SUPPLIED MATERIAL START
Background: an optimization exercise with open tools, aiming at small area, a short achievable clock period and few clock cycles. Do not read the settings as production practice. Function was checked by simulation only, so behaviour that the tests miss may differ from the original. Power figures rest on the tool's default switching activity, not on a simulated workload.

`flow/run.sh`:
```
#!/bin/bash
# synth_recipe.tcl (not shown) runs the flow's synth.tcl, then flattens the netlist and writes it again
# the make line also repeats each setting of config.mk as NAME=value (left out here)
make -C /OpenROAD-flow-scripts/flow DESIGN_CONFIG=/design/flow/config.mk WORK_HOME=/design/flow/orfs CLKGATE_MAP_FILE= SYNTH_SCRIPT=/design/flow/synth_recipe.tcl finish
```
`flow/config.mk`:
```
export PLATFORM = sky130hd
export DESIGN_NAME = stepper_step_pulse_generator
export DESIGN_NICKNAME = stepper_step_pulse_generator
export VERILOG_FILES = /design/flow/design.v
export SDC_FILE = /design/flow/constraint.sdc
export NUM_CORES = 4
export LEC_CHECK = 0
export CAP_MARGIN = 20
export CORE_MARGIN = 2
export CORE_UTILIZATION = 40
export SLEW_MARGIN = 20
```
`flow/design.v`:
```
package stp_pkg;
  localparam int REQ_W        = 3;
  localparam int VEL_W        = 24;
  localparam int VAL_W        = 32;
  localparam int POS_W        = 32;
  localparam int PERIOD_OUT_W = 24;
  localparam int SPR_W  = 16;
  localparam int MINP_W = 16;
  localparam int PW_W   = 8;
  localparam logic [SPR_W-1:0]  SPR_RST  = 16'd200;
  localparam logic [MINP_W-1:0] MINP_RST = 16'd100;
  localparam logic [PW_W-1:0]   PW_RST   = 8'd2;
  localparam int CFG_DATA_W = 32;
  localparam int CFG_ADDR_W = 4;
  localparam int REG_IDX_W  = 2;
  localparam logic [REG_IDX_W-1:0] REG_SPR  = 2'd0;
  localparam logic [REG_IDX_W-1:0] REG_MINP = 2'd1;
  localparam logic [REG_IDX_W-1:0] REG_PW   = 2'd2;
  localparam int PERIOD_BITS_DEF = 24;
  localparam int DEN_W           = SPR_W + VEL_W;
  localparam int DVS_W           = DEN_W + 1;
  localparam logic [DEN_W-1:0] TWO_TICKS_Q16 = 40'd131072000000;
  localparam int ENTRY_W     = 3 + 1 + VEL_W + VAL_W;
  localparam int QUEUE_DEPTH = 2;
  localparam logic [REQ_W-1:0] REQ_TICK    = 3'd0;
  localparam logic [REQ_W-1:0] REQ_VEL     = 3'd1;
  localparam logic [REQ_W-1:0] REQ_MOVE_AB = 3'd2;
  localparam logic [REQ_W-1:0] REQ_MOVE_RL = 3'd3;
  localparam logic [REQ_W-1:0] REQ_ENABLE  = 3'd4;
  localparam logic [REQ_W-1:0] REQ_DISABLE = 3'd5;
  typedef logic [2:0] cmd_t;
  localparam cmd_t CMD_NOP      = 3'd0;
  localparam cmd_t CMD_TICK     = 3'd1;
  localparam cmd_t CMD_RUN      = 3'd2;
  localparam cmd_t CMD_HALT     = 3'd3;
  localparam cmd_t CMD_MOVE_ABS = 3'd4;
  localparam cmd_t CMD_MOVE_REL = 3'd5;
  localparam cmd_t CMD_ENABLE   = 3'd6;
  localparam cmd_t CMD_DISABLE  = 3'd7;
  typedef struct packed {
    cmd_t             cmd;
    logic             fwd;
    logic [VEL_W-1:0] mag;
    logic [VAL_W-1:0] value;
  } q_entry_t;
  typedef struct packed {
    logic [SPR_W-1:0]  spr;
    logic [MINP_W-1:0] min_period;
    logic [PW_W-1:0]   pulse_width;
  } cfg_t;
endpackage
module stepper_step_pulse_generator #(
  parameter int PERIOD_BITS = 24
) (
  input  logic        clk,
  input  logic        rst_n,
  input  logic        in_valid,
  output logic        in_ready,
  input  logic [2:0]  in_req_type,
  input  logic [23:0] in_velocity,
  input  logic [31:0] in_step_value,
  output logic        out_valid,
  input  logic        out_ready,
  output logic        out_step_level,
  output logic        out_dir_level,
  output logic        out_enable_n,
  output logic [31:0] out_position,
  output logic        out_is_moving,
  output logic [23:0] out_period_out,
  input  logic        psel,
  input  logic        penable,
  input  logic        pwrite,
  input  logic [3:0]  paddr,
  input  logic [31:0] pwdata,
  output logic [31:0] prdata,
  output logic        pready
);
  localparam logic [36:0] TWO_N = 37'h1E84800000;   
  localparam logic [36:0] K_RST = 37'd655360000;     
  logic [15:0] spr_r, minp_r;
  logic [7:0]  pw_r;
  logic        spr_wr;
  logic [36:0] k_r;
  logic        kbusy_r;
  logic [23:0] r_r;
  logic [24:0] q_r;
  logic [5:0]  it_r;
  logic        frun_r, fdone_r, ovf_r;
  logic [31:0] pos_r, tgt_r;
  logic        seek_r, dir_r, moving_r, en_n_r, step_r;
  logic [23:0] period_r, rem_r;
  logic [7:0]  pulse_r;
  logic        out_valid_r;
  assign pready = 1'b1;
  assign spr_wr = psel && penable && pwrite && (paddr[3:2] == 2'd0);
  always_ff @(posedge clk) begin
    if (!rst_n) begin
      spr_r  <= 16'd200;
      minp_r <= 16'd100;
      pw_r   <= 8'd2;
    end else if (psel && penable && pwrite) begin
      case (paddr[3:2])
        2'd0: spr_r  <= pwdata[15:0];
        2'd1: minp_r <= pwdata[15:0];
        2'd2: pw_r   <= pwdata[7:0];
        default: ;
      endcase
    end
  end
  always_comb begin
    case (paddr[3:2])
      2'd0:    prdata = {16'd0, spr_r};
      2'd1:    prdata = {16'd0, minp_r};
      2'd2:    prdata = {24'd0, pw_r};
      default: prdata = 32'd0;
    endcase
  end
  logic vneg, vzero, is_tick, is_vel, is_move, is_rel, run_vel, run_move, needs_div;
  logic out_free, accept, f_start;
  assign vneg      = in_velocity[23];
  assign vzero     = (in_velocity == 24'd0);
  assign is_tick   = (in_req_type == 3'd0);
  assign is_vel    = (in_req_type == 3'd1);
  assign is_move   = (in_req_type[2:1] == 2'b01);
  assign is_rel    = in_req_type[0];
  assign run_vel   = is_vel && !vzero;
  assign run_move  = is_move && !vneg && !vzero;
  assign needs_div = run_vel || run_move;
  assign out_free  = !out_valid_r || out_ready;
  assign in_ready  = out_free && (!needs_div || fdone_r);
  assign accept    = in_valid && in_ready;
  assign f_start   = in_valid && needs_div && !kbusy_r && !frun_r && !fdone_r;
  logic        init_sel;
  logic [24:0] t_in, b_op;
  logic        cin, qbit, dbit;
  logic [25:0] diff;
  assign dbit     = kbusy_r ? TWO_N[it_r] : k_r[it_r[4:0]];
  assign init_sel = f_start || (kbusy_r && it_r == 6'd36);
  assign t_in     = !init_sel ? {r_r, dbit} : kbusy_r ? 25'd1 : {12'd0, k_r[36:24]};
  assign b_op     = kbusy_r ? ~{9'd0, spr_r} : ({vneg, in_velocity} ^ {25{!vneg}});
  assign cin      = kbusy_r || !vneg;
  assign diff     = {1'b0, t_in} + {b_op[24], b_op} + {25'd0, cin};
  assign qbit     = !diff[25];
  always_ff @(posedge clk) begin
    if (!rst_n) begin
      kbusy_r <= 1'b0;
      frun_r  <= 1'b0;
      fdone_r <= 1'b0;
      k_r     <= K_RST;
    end else begin
      if (spr_wr) begin
        kbusy_r <= 1'b1;
        it_r    <= 6'd36;
      end else if (kbusy_r) begin
        r_r  <= qbit ? diff[23:0] : t_in[23:0];
        k_r  <= {k_r[35:0], qbit};
        it_r <= it_r - 6'd1;
        if (it_r == 6'd0) kbusy_r <= 1'b0;
      end else if (f_start || frun_r) begin
        r_r   <= qbit ? diff[23:0] : t_in[23:0];
        q_r   <= {q_r[23:0], qbit};
        ovf_r <= (f_start ? 1'b0 : ovf_r) | (qbit & diff[24]);
        it_r  <= f_start ? 6'd23 : it_r - 6'd1;
        frun_r <= f_start || (it_r != 6'd0);
        if (frun_r && it_r == 6'd0) fdone_r <= 1'b1;
      end else if (accept) begin
        fdone_r <= 1'b0;
      end
    end
  end
  logic [24:0] q_rnd;
  logic [15:0] lo;
  logic        sat;
  logic [23:0] newp;
  assign q_rnd = {1'b0, q_r[24:1]} + {24'd0, q_r[0]};
  assign sat   = q_rnd[24] || ovf_r || (spr_r == 16'd0);
  assign lo    = (minp_r == 16'd0) ? 16'd1 : minp_r;
  assign newp  = sat ? 24'hFFFFFF : (q_rnd[23:0] < {8'd0, lo}) ? {8'd0, lo} : q_rnd[23:0];
  logic [31:0] target;
  logic        eq, gt, sdir;
  logic [7:0]  pulse_dec;
  assign target    = is_rel ? pos_r + in_step_value : in_step_value;
  assign eq        = (pos_r == tgt_r);
  assign gt        = $signed(tgt_r) > $signed(pos_r);
  assign sdir      = seek_r ? gt : dir_r;
  assign pulse_dec = pulse_r - 8'd1;
  always_ff @(posedge clk) begin
    if (!rst_n) begin
      pos_r       <= '0;
      tgt_r       <= '0;
      seek_r      <= 1'b0;
      dir_r       <= 1'b0;
      moving_r    <= 1'b0;
      en_n_r      <= 1'b1;
      period_r    <= '0;
      pulse_r     <= '0;
      step_r      <= 1'b0;
      out_valid_r <= 1'b0;
    end else begin
      out_valid_r <= accept || (out_valid_r && !out_ready);
      if (f_start && run_move) tgt_r <= target;
      if (accept) begin
        case (in_req_type)
          3'd0: begin
            if (pulse_r != 8'd0) begin
              pulse_r <= pulse_dec;
              if (pulse_dec == 8'd0) step_r <= 1'b0;
            end
            if (moving_r) begin
              if (rem_r != 24'd1) begin
                rem_r <= rem_r - 24'd1;
              end else begin
                rem_r <= period_r;
                if (seek_r && eq) begin
                  moving_r <= 1'b0;
                  period_r <= '0;
                end else begin
                  dir_r   <= sdir;
                  step_r  <= 1'b1;
                  pulse_r <= (pw_r == 8'd0) ? 8'd1 : pw_r;
                  pos_r   <= sdir ? pos_r + 32'd1 : pos_r - 32'd1;
                end
              end
            end
          end
          3'd1, 3'd2, 3'd3: begin
            if (!needs_div || (run_move && eq)) begin
              moving_r <= 1'b0;
              period_r <= '0;
              tgt_r    <= pos_r;
              seek_r   <= 1'b1;
            end else begin
              seek_r   <= run_move;
              dir_r    <= run_move ? gt : !vneg;
              moving_r <= 1'b1;
              if (newp != period_r) begin
                period_r <= newp;
                rem_r    <= newp;
              end
            end
          end
          3'd4: en_n_r <= 1'b0;
          3'd5: begin
            moving_r <= 1'b0;
            period_r <= '0;
            en_n_r   <= 1'b1;
          end
          default: ;
        endcase
      end
    end
  end
  assign out_valid      = out_valid_r;
  assign out_step_level = step_r;
  assign out_dir_level  = dir_r;
  assign out_enable_n   = en_n_r;
  assign out_position   = pos_r;
  assign out_is_moving  = moving_r;
  assign out_period_out = period_r;
endmodule
```
`flow/constraint.sdc`:
```
create_clock -name core_clock -period 9.0 [get_ports {clk}]
set_input_delay 1.8000 -clock core_clock [delete_from_list [all_inputs] [get_ports {clk}]]
set_output_delay 1.8000 -clock core_clock [all_outputs]
set_load 0.01 [all_outputs]
```
==> results.py <==
metrics = {
    "run_status": {
        "status": "complete, no violations",
    },
    "final_layout": {
        "fill_cells": 4860,
        "final_core_util_pct": 47.1,
        "instances_no_fill": 3262,
        "final_net_count": 2823,
        "drive_above_1_share_pct": 5.47,
        "syn_to_final_growth_pct": 16.0,
        "diodes": 0,
    },
    "run": {
        "cap_violations": 0,
    },
    "synth": {
        "yosys-top-cells-area": "dfxtp_1 (18%), edfxtp_1 (12%), ha_1 (8.9%)",
        "synth_top_area_cell": "dfxtp_1",
        "ys_types": 91,
        "yosysSeqAreaShare_pct": 30.3,
        "synth.most_common_cell": "nand2_1",
        "syn_area_per_cell_um2": 8.06,
        "synthCells": 2474,
        "synth_top_flop_cell": "dfxtp_1",
        "synthArstFlopShare_pct": 0,
        "yosys-top-cells-count": "nand2_1 (397), dfxtp_1 (182), a21oi_1 (162), o21ai_0 (155), nor2_1 (147)",
        "yosysTopAreaCellShare_pct": 18.3,
        "syn_area_mm2": 0.0199,
        "synth_edf_count": 80,
        "synth_seq_cells": 262,
        "synth.yosys.warnings": 1,
    },
    "min_path": {
        "hp-class": "reg -> reg",
        "hold_path_end": "k_r[36]",
        "holdCritStartpoint": "k_r[36]",
        "whs_path_depth": 2,
    },
    "worst_setup_path": {
        "rr_endpoint": "pos_r[31]",
        "crit_required_ns": 9.28,
        "crit_fanout": 26,
        "worst_ep_arrival_time_ns": 7.86,
        "cp-start-kind": "input pin",
        "worst_path_largest_cell_delay_ns": 0.61,
        "crit_slowest_cell": "a31oi_4",
        "rr_worst_depth": 24,
        "crit_start": "in_velocity[23]",
        "regToRegSetupSlack_ns": 2.35,
        "crit_path_end_kind": "register",
        "critical_path_class": "in -> reg",
        "timing.rr.start": "pos_r[31]",
    },
    "global_route": {
        "grt_max_degree": 70,
        "grt_pass1_wl_mm": 95.5,
        "grt_use_total_pct": 23.2,
        "antenna_found_initial": 5,
        "first_global_vias": 17600,
        "grt-ovfl-total": 0,
    },
    "routing": {
        "vias": 18700,
        "ant_nets": 0,
        "routed_via_density": 5.73,
        "routed_wl_mm": 60.8,
        "drt_iter0_drc": 1261,
        "route.detailed.drc": 0,
        "routedWlPerCell_um": 18.7,
        "dr.pass1.iters": 5,
    },
    "floorplan": {
        "die_x_um": 227,
        "rows": 81,
        "die_area_mm2": 0.0516,
        "initial_core_util_pct": 40.6,
        "die-height_um": 227,
        "core_mm2": 0.0491,
        "pin_count": 197,
    },
    "sta": {
        "relSlewSlack_pct": 27.6,
        "fmax_mhz": 132,
        "period_needed_ns": 7.58,
        "worst_slew_pin_slew_ns": 1.08,
        "fin_setup_tns_ns": 0,
        "whs_ns": 0.464,
        "fin_crit_sh_pct": 84.2,
        "finalMaxSlewViolations": 0,
        "fin_skew_ns": 0.0195,
        "rsz0062_at_grt": "false",
        "setup_viol": 0,
        "finalHoldViolations": 0,
    },
    "pwr": {
        "power_density_mw_per_mm2": 140,
        "p_leak_uw": 0.00885,
        "max-vdd-ir-drop_uv": 107,
    },
    "placement": {
        "io_buffers": 161,
        "dp_cells": 3203,
        "globalplace.congestion": 0.901,
        "dp_hpwl_mm": 44.8,
    },
    "clock_tree": {
        "cts_resized": 0,
        "clkSinkCount": 262,
        "post_cts_buffers": 0,
        "insertion_delay_ns": 0.54,
        "cts_tree": "done",
        "cts-root-buf": "clkbuf_16",
        "htreeDepth": 2,
        "clk_pin_slew_worst_paths_ns": 0.06,
        "clock_path_buffers": 3,
        "cts_made_buffers": 34,
        "postCtsHoldBufs": 0,
    },
}
worst max-delay path by stage:
stage          endpoint  slack, ns
2_1_floorplan   r_r[10]       1.55
6_report         r_r[8]       1.42
5_1_grt         r_r[10]       0.83
3_5_place_dp     r_r[8]       0.87
3_3_place_gp     r_r[6]       0.96
4_1_cts          r_r[8]       1.43
cells in the final DEF (no fill, tap or decap), types with 30 or more instances in the layout:
master and count:
xnor2_1 91, inv_1 103, edfxtp_1 80, clkbuf_16 38
a21o_1 53, buf_4 30, a21oi_1 162, a21boi_0 75
ha_1 142, o21ai_0 155, nor3_1 55, o211ai_1 58
nand2_1 396, mux2i_1 42, nand2b_1 35, nand3_1 77
clkdlybuf4s50_1 159, dfxtp_1 182, xor2_1 50, nor2_1 146
flip-flops by register name, indices dropped and copies added, names as in the netlist, 16 cells and up:
name      flops
pos_r        32
period_r     24
q_r          25
k_r          37
minp_r       16
spr_r        16
r_r          24
tgt_r        32
rem_r        24
stage by stage:
step | area, um2 | total power [uW] | setup slack [ns]
floorplan | 20000 | 1740 | 1.55
finish | 23100 | 3240 | 1.42
detailed placement | 22000 | 1930 | 0.868
global route | 23100 | 3390 | 0.835
global placement | 22000 | 1920 | 0.957
CTS | 23100 | 3270 | 1.43
worst max-delay path, delay by kind of cell:
family	cells	cell delay, ns
AOI/OAI and AO/OA	13	3.03
buffers and inverters	5	1.36
and+or+nand+nor	5	1.02
adders and majority gates	2	0.63
power by group:
group / total, uW / internal, uW / switching (uW)
sequential: 1290 / 1260 / 33.1
clock: 1330 / 800 / 530
combinational: 618 / 262 / 356
total: 3240 / 2320 / 919
cells by family after synthesis:
group	Yosys count	synth area share, %
and+or+nand+nor	917	22.0
AOI/OAI and AO/OA	703	23.2
buffers and inverters	245	5.31
adders and majority gates	146	9.31
other	2	0.0377
muxes	56	3.46
DFF	262	30.3
xor gates and xnor gates	143	6.42
layout make-up:
cell class              instances  area, um2  share of cell area [%]
flip-flops and latches        262       6050                    26.1
clock buffers                  52       1040                    4.51
clock inverters                 7       42.5                   0.184
repair buffers                190       1820                    7.88
well taps                     664        831                    3.59
inverters                     105        394                    1.70
multi-input cells            1982      12900                    56.0
layer usage:
layer	GRT usage, %	vias to the layer above	part of all wire (%)
met5	0	-	0.085
met4	7.67	8	2.9
met3	3.82	110	6.0
met2	38.7	576	47
met1	30.5	8877	44
li1	-	9134	-
Testbench counts, summed over its fixed seeds: cycles 38,629.

port drivers added, routing unchanged:
No port has a modelled driver above. Below, the same layout with a new extraction and two added sets of constraints. Step 1, drivers: a clkbuf_16 drives clk and a buf_2 each remaining input, both assumed. Step 2 times the ports against the registers' clock, not the clock port: input delays grow and output delays shrink by t, the midpoint of the rising clock arrivals with the driver on. a / b / c = no drivers / after step 1 / after step 2; a / b = the first two.
shift t [ns]: 0.580
setup WS [ns]: 1.419 / 1.336 / 0.756
worst register clock-pin slew, ns: 0.06 / 0.06
cell pins on the clock port's net: 1
After both steps this run still meets setup and hold. The setup slack of this run moves by -0.083 ns with the drivers and by -0.663 ns with both steps.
SUPPLIED MATERIAL END
WHAT TO WORK ON: Return every line from the records above that holds the word "accept".

WRITTEN SOLUTION:
  logic out_free, accept, f_start;
  assign accept    = in_valid && in_ready;
      end else if (accept) begin
      out_valid_r <= accept || (out_valid_r && !out_ready);
      if (accept) begin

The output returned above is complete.